▶ _Work request_:
Starting at the top of the entries, restate word for word each line up to and including the one with "localparam logic [3:0]".

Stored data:
::::::::

<file path="src/rtl/m2_pkg.sv">
// m2_pkg: shared state encoding and constants for the m2 job sequencer
package m2_pkg;
    typedef enum logic [2:0] {IDLE, ARM, ISSUE, WAIT, DRAIN, DONE} state_t;
    localparam logic [3:0] HEADER_NONCE_WORD = 4'd3;
    localparam int HASH_PERIOD_DEF = 24;
    localparam int ARM_CYCLES_DEF = 2;
endpackage

</file>
<file path="src/rtl/m2_job_ctrl_if.sv">
// m2_job_ctrl_if: host job, core control and result signals of the m2 job sequencer
interface m2_job_ctrl_if #(parameter int HCNT_W = 32);
    import m2_pkg::*;
    logic              host_break;
    logic              job_valid;
    logic              job_ready;
    logic [31:0]       job_nonce_start;
    logic [31:0]       job_nonce_end;
    logic [31:0]       job_target;
    logic              start_stop;
    logic              go_m2;
    logic [31:0]       nonce;
    logic              nonce_wr;
    logic              hash_done;
    logic [31:0]       hash_word;
    logic              res_valid;
    logic              res_ready;
    logic [31:0]       res_nonce;
    logic              res_lost;
    logic              busy;
    logic              job_done;
    logic [HCNT_W-1:0] hash_count;
    modport slave (
        input  host_break, job_valid, job_nonce_start, job_nonce_end, job_target,
               hash_done, hash_word, res_ready,
        output job_ready, start_stop, go_m2, nonce, nonce_wr, res_valid, res_nonce,
               res_lost, busy, job_done, hash_count
    );
    modport master (
        output host_break, job_valid, job_nonce_start, job_nonce_end, job_target,
               hash_done, hash_word, res_ready,
        input  job_ready, start_stop, go_m2, nonce, nonce_wr, res_valid, res_nonce,
               res_lost, busy, job_done, hash_count
    );
endinterface

</file>
<file path="src/rtl/m2_res_reg.sv">
// m2_res_reg: one-entry valid/ready result holding register with sticky overflow flag
module m2_res_reg (
    input  logic        clk_h,
    input  logic        rst_n,
    input  logic        hit,
    input  logic [31:0] hit_nonce,
    input  logic        clr_lost,
    input  logic        ready,
    output logic        valid,
    output logic [31:0] nonce,
    output logic        lost
);
    logic        valid_q, valid_d, lost_q, lost_d, take;
    logic [31:0] nonce_q, nonce_d;
    always_comb begin
        take    = hit & (~valid_q | ready);
        valid_d = hit | (valid_q & ~ready);
        nonce_d = take ? hit_nonce : nonce_q;
        lost_d  = clr_lost ? 1'b0 : lost_q | (hit & ~take);
    end
    always_ff @(posedge clk_h) begin
        if (!rst_n) begin
            valid_q <= 1'b0;
            nonce_q <= '0;
            lost_q  <= 1'b0;
        end else begin
            valid_q <= valid_d;
            nonce_q <= nonce_d;
            lost_q  <= lost_d;
        end
    end
    assign valid = valid_q;
    assign nonce = nonce_q;
    assign lost  = lost_q;
endmodule

</file>
<file path="src/rtl/m2_job_ctrl.sv">
// m2_job_ctrl: nonce-range job sequencer driving the m2 core and collecting target hits
module m2_job_ctrl import m2_pkg::*; #(
    parameter int HASH_PERIOD = HASH_PERIOD_DEF,
    parameter int ARM_CYCLES  = ARM_CYCLES_DEF,
    parameter int HCNT_W      = 32
) (
    input logic         clk_h,
    input logic         rst_n,
    m2_job_ctrl_if.slave bus
);
    localparam int CNT_MAX = HASH_PERIOD > ARM_CYCLES ? HASH_PERIOD : ARM_CYCLES;
    localparam int CNT_W   = $clog2(CNT_MAX + 1);
    state_t            state_q, state_d;
    logic [CNT_W-1:0]  cnt_q, cnt_d;
    logic [31:0]       nonce_cur_q, nonce_cur_d, nonce_prev_q, nonce_prev_d;
    logic [31:0]       end_q, end_d, target_q, target_d;
    logic              inflight_q, inflight_d;
    logic [HCNT_W-1:0] hcnt_q, hcnt_d;
    logic              done_ev, hit, accept;
    always_comb begin
        state_d      = state_q;
        cnt_d        = cnt_q;
        nonce_cur_d  = nonce_cur_q;
        nonce_prev_d = nonce_prev_q;
        end_d        = end_q;
        target_d     = target_q;
        inflight_d   = inflight_q;
        hcnt_d       = hcnt_q;
        accept       = 1'b0;
        done_ev      = bus.hash_done & inflight_q;
        hit          = done_ev & (bus.hash_word <= target_q);
        if (done_ev) begin
            hcnt_d     = &hcnt_q ? hcnt_q : hcnt_q + 1'b1;
            inflight_d = 1'b0;
        end
        case (state_q)
            IDLE: if (bus.job_valid & ~bus.host_break) begin
                accept      = 1'b1;
                end_d       = bus.job_nonce_end;
                target_d    = bus.job_target;
                nonce_cur_d = bus.job_nonce_start;
                hcnt_d      = '0;
                cnt_d       = CNT_W'(ARM_CYCLES);
                state_d     = ARM;
            end
            ARM, WAIT: begin
                cnt_d   = cnt_q - 1'b1;
                state_d = cnt_q == CNT_W'(1) ? ISSUE : state_q;
            end
            ISSUE: begin
                inflight_d   = 1'b1;
                nonce_prev_d = nonce_cur_q;
                cnt_d        = CNT_W'(HASH_PERIOD - 1);
                // >= also covers start > end as a single launch, and never wraps past end
                state_d      = nonce_cur_q >= end_q ? DRAIN : WAIT;
                nonce_cur_d  = nonce_cur_q >= end_q ? nonce_cur_q : nonce_cur_q + 1'b1;
            end
            DRAIN: begin
                cnt_d   = cnt_q - 1'b1;
                state_d = (done_ev || cnt_q == '0) ? DONE : DRAIN;
            end
            default: state_d = IDLE;
        endcase
        if (bus.host_break) begin
            state_d    = IDLE;
            inflight_d = 1'b0;
        end
    end
    always_ff @(posedge clk_h) begin
        if (!rst_n) begin
            state_q      <= IDLE;
            cnt_q        <= '0;
            nonce_cur_q  <= '0;
            nonce_prev_q <= '0;
            end_q        <= '0;
            target_q     <= '0;
            inflight_q   <= 1'b0;
            hcnt_q       <= '0;
        end else begin
            state_q      <= state_d;
            cnt_q        <= cnt_d;
            nonce_cur_q  <= nonce_cur_d;
            nonce_prev_q <= nonce_prev_d;
            end_q        <= end_d;
            target_q     <= target_d;
            inflight_q   <= inflight_d;
            hcnt_q       <= hcnt_d;
        end
    end
    m2_res_reg u_res (
        .clk_h     (clk_h),
        .rst_n     (rst_n),
        .hit       (hit),
        .hit_nonce (nonce_prev_q),
        .clr_lost  (accept),
        .ready     (bus.res_ready),
        .valid     (bus.res_valid),
        .nonce     (bus.res_nonce),
        .lost      (bus.res_lost)
    );
    assign bus.job_ready  = state_q == IDLE;
    assign bus.busy       = state_q != IDLE;
    assign bus.start_stop = state_q != IDLE && state_q != DONE;
    assign bus.go_m2      = state_q == ISSUE;
    assign bus.nonce_wr   = state_q == ISSUE;
    assign bus.nonce      = state_q == ISSUE ? nonce_cur_q : '0;
    assign bus.job_done   = state_q == DONE;
    assign bus.hash_count = hcnt_q;
endmodule
</file>
<file path="src/flat_wrapper.sv">
// flat-port wrapper written by rule: the top's interface ports become plain ports
module m2_job_ctrl_flat import m2_pkg::*;
#(
    parameter int HASH_PERIOD = HASH_PERIOD_DEF,
    parameter int ARM_CYCLES  = ARM_CYCLES_DEF,
    parameter int HCNT_W      = 32
)
  (clk_h, rst_n, bus_host_break, bus_job_valid, bus_job_nonce_start, bus_job_nonce_end, bus_job_target, bus_hash_done, bus_hash_word, bus_res_ready, bus_job_ready, bus_start_stop, bus_go_m2, bus_nonce, bus_nonce_wr, bus_res_valid, bus_res_nonce, bus_res_lost, bus_busy, bus_job_done, bus_hash_count);
  m2_job_ctrl_if #(.HCNT_W(HCNT_W)) bus_i ();
  input logic clk_h;
  input logic rst_n;
  input wire logic [$bits(bus_i.host_break)-1:0] bus_host_break;
  input wire logic [$bits(bus_i.job_valid)-1:0] bus_job_valid;
  input wire logic [$bits(bus_i.job_nonce_start)-1:0] bus_job_nonce_start;
  input wire logic [$bits(bus_i.job_nonce_end)-1:0] bus_job_nonce_end;
  input wire logic [$bits(bus_i.job_target)-1:0] bus_job_target;
  input wire logic [$bits(bus_i.hash_done)-1:0] bus_hash_done;
  input wire logic [$bits(bus_i.hash_word)-1:0] bus_hash_word;
  input wire logic [$bits(bus_i.res_ready)-1:0] bus_res_ready;
  output wire logic [$bits(bus_i.job_ready)-1:0] bus_job_ready;
  output wire logic [$bits(bus_i.start_stop)-1:0] bus_start_stop;
  output wire logic [$bits(bus_i.go_m2)-1:0] bus_go_m2;
  output wire logic [$bits(bus_i.nonce)-1:0] bus_nonce;
  output wire logic [$bits(bus_i.nonce_wr)-1:0] bus_nonce_wr;
  output wire logic [$bits(bus_i.res_valid)-1:0] bus_res_valid;
  output wire logic [$bits(bus_i.res_nonce)-1:0] bus_res_nonce;
  output wire logic [$bits(bus_i.res_lost)-1:0] bus_res_lost;
  output wire logic [$bits(bus_i.busy)-1:0] bus_busy;
  output wire logic [$bits(bus_i.job_done)-1:0] bus_job_done;
  output wire logic [$bits(bus_i.hash_count)-1:0] bus_hash_count;
  assign bus_i.host_break = bus_host_break;
  assign bus_i.job_valid = bus_job_valid;
  assign bus_i.job_nonce_start = bus_job_nonce_start;
  assign bus_i.job_nonce_end = bus_job_nonce_end;
  assign bus_i.job_target = bus_job_target;
  assign bus_i.hash_done = bus_hash_done;
  assign bus_i.hash_word = bus_hash_word;
  assign bus_i.res_ready = bus_res_ready;
  assign bus_job_ready = bus_i.job_ready;
  assign bus_start_stop = bus_i.start_stop;
  assign bus_go_m2 = bus_i.go_m2;
  assign bus_nonce = bus_i.nonce;
  assign bus_nonce_wr = bus_i.nonce_wr;
  assign bus_res_valid = bus_i.res_valid;
  assign bus_res_nonce = bus_i.res_nonce;
  assign bus_res_lost = bus_i.res_lost;
  assign bus_busy = bus_i.busy;
  assign bus_job_done = bus_i.job_done;
  assign bus_hash_count = bus_i.hash_count;
  m2_job_ctrl #(.HASH_PERIOD(HASH_PERIOD), .ARM_CYCLES(ARM_CYCLES), .HCNT_W(HCNT_W)) u_core (.clk_h(clk_h), .rst_n(rst_n), .bus(bus_i));
endmodule
</file>
$ cat config.mk
export PLATFORM = sky130hd
export DESIGN_NAME = awgn_seq_flat
export DESIGN_NICKNAME = d
export VERILOG_FILES = /design/src/rtl/awgn_pkg.sv /design/src/rtl/awgn_seq_if.sv /design/src/rtl/awgn_seq_fifo.sv /design/src/rtl/awgn_seq.sv /design/src/flat_wrapper.sv
export SDC_FILE = /design/constraint.sdc
export NUM_CORES = 1
export LEC_CHECK = 0
export ABC_AREA = 1
export CAP_MARGIN = 20
export CORE_UTILIZATION = 55
export DETAILED_ROUTE_END_ITERATION = 16
export PLACE_DENSITY = 0.85
export SYNTH_ARGS = -nofsm -noshare
export SYNTH_HDL_FRONTEND = slang
export SYNTH_SLANG_ARGS = --single-unit
$ cat constraint.sdc
create_clock -name clk -period 7.4 [get_ports clk]
set_input_delay 1.48 -clock clk [delete_from_list [all_inputs] [get_ports clk]]
set_output_delay 1.48 -clock clk [all_outputs]
set_load 0.01 [all_outputs]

::::::::

▶ _Reply_:
<file path="src/rtl/m2_pkg.sv">
// m2_pkg: shared state encoding and constants for the m2 job sequencer
package m2_pkg;
    typedef enum logic [2:0] {IDLE, ARM, ISSUE, WAIT, DRAIN, DONE} state_t;
    localparam logic [3:0] HEADER_NONCE_WORD = 4'd3;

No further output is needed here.